Task:
Please repeat every entry, keeping each one exactly the same.

*** Opening Exercise inputs ***

module alu_top (
    input             clk,
    input      [31:0] A,
    input      [31:0] B,
    input      [3:0]  ALU_Sel,
    output reg [31:0] ALU_Out,
    output reg        Carryout,
    output reg        Overflow
);
reg [31:0] a_q, b_q;
reg [3:0]  sel_q;
wire [31:0] out_d;
wire        carry_d, ovf_d;
ALU u_alu (
    .A(a_q), .B(b_q), .ALU_Sel(sel_q),
    .ALU_Out(out_d), .Carryout(carry_d), .Overflow(ovf_d)
);
always @(posedge clk) begin
    a_q      <= A;
    b_q      <= B;
    sel_q    <= ALU_Sel;
    ALU_Out  <= out_d;
    Carryout <= carry_d;
    Overflow <= ovf_d;
end
endmodule
Setup of try-delta:
==> flow/design.v (excerpt) <==
module TOP_VIEW#(parameter alu_width =16)
(
  input wire [alu_width-1:0]    A,B,
  input wire                    clk,rst,
  input wire [3:0]              alu_fun,
  output wire                   arith_flag,carry_out,logic_flag,comp_flag,shift_flag,
  output wire [alu_width-1:0]   arith_out,logic_out,comp_out,shift_out
  );
==> flow/config.mk <==
export PLATFORM = sky130hd
export DESIGN_NAME = TOP_VIEW
export DESIGN_NICKNAME = TOP_VIEW
export VERILOG_FILES = /design/flow/design.v
export SDC_FILE = /design/flow/constraint.sdc
export NUM_CORES = 4
export LEC_CHECK = 0
export CAP_MARGIN = 20
export CORE_ASPECT_RATIO = 1.82
export CORE_MARGIN = 2
export CORE_UTILIZATION = 40
export CTS_CLUSTER_DIAMETER = 356
export CTS_CLUSTER_SIZE = 100
export MAX_ROUTING_LAYER = met4
export SLEW_MARGIN = 20
export TNS_END_PERCENT = 5
==> flow/constraint.sdc <==
create_clock -name core_clock -period 36.0 [get_ports {clk}]
set_input_delay 7.2000 -clock core_clock [delete_from_list [all_inputs] [get_ports {clk}]]
set_output_delay 7.2000 -clock core_clock [all_outputs]
set_load 0.01 [all_outputs]
run.sh (not shown) runs the stock make flow with config.mk's settings and CLKGATE_MAP_FILE=.
try-delta completed end to end with timing, DRC and antenna clean.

*** Closing Exercise inputs ***

Exercise result:
module alu_top (
    input             clk,
    input      [31:0] A,
    input      [31:0] B,
    input      [3:0]  ALU_Sel,
    output reg [31:0] ALU_Out,
    output reg        Carryout,
    output reg        Overflow
);
reg [31:0] a_q, b_q;
reg [3:0]  sel_q;
wire [31:0] out_d;
wire        carry_d, ovf_d;
ALU u_alu (
    .A(a_q), .B(b_q), .ALU_Sel(sel_q),
    .ALU_Out(out_d), .Carryout(carry_d), .Overflow(ovf_d)
);
always @(posedge clk) begin
    a_q      <= A;
    b_q      <= B;
    sel_q    <= ALU_Sel;
    ALU_Out  <= out_d;
    Carryout <= carry_d;
    Overflow <= ovf_d;
end
endmodule
Setup of try-delta:
==> flow/design.v (excerpt) <==
module TOP_VIEW#(parameter alu_width =16)
(
  input wire [alu_width-1:0]    A,B,
  input wire                    clk,rst,
  input wire [3:0]              alu_fun,
  output wire                   arith_flag,carry_out,logic_flag,comp_flag,shift_flag,
  output wire [alu_width-1:0]   arith_out,logic_out,comp_out,shift_out
  );
==> flow/config.mk <==
export PLATFORM = sky130hd
export DESIGN_NAME = TOP_VIEW
export DESIGN_NICKNAME = TOP_VIEW
export VERILOG_FILES = /design/flow/design.v
export SDC_FILE = /design/flow/constraint.sdc
export NUM_CORES = 4
export LEC_CHECK = 0
export CAP_MARGIN = 20
export CORE_ASPECT_RATIO = 1.82
export CORE_MARGIN = 2
export CORE_UTILIZATION = 40
export CTS_CLUSTER_DIAMETER = 356
export CTS_CLUSTER_SIZE = 100
export MAX_ROUTING_LAYER = met4
export SLEW_MARGIN = 20
export TNS_END_PERCENT = 5
==> flow/constraint.sdc <==
create_clock -name core_clock -period 36.0 [get_ports {clk}]
set_input_delay 7.2000 -clock core_clock [delete_from_list [all_inputs] [get_ports {clk}]]
set_output_delay 7.2000 -clock core_clock [all_outputs]
set_load 0.01 [all_outputs]
run.sh (not shown) runs the stock make flow with config.mk's settings and CLKGATE_MAP_FILE=.
try-delta completed end to end with timing, DRC and antenna clean.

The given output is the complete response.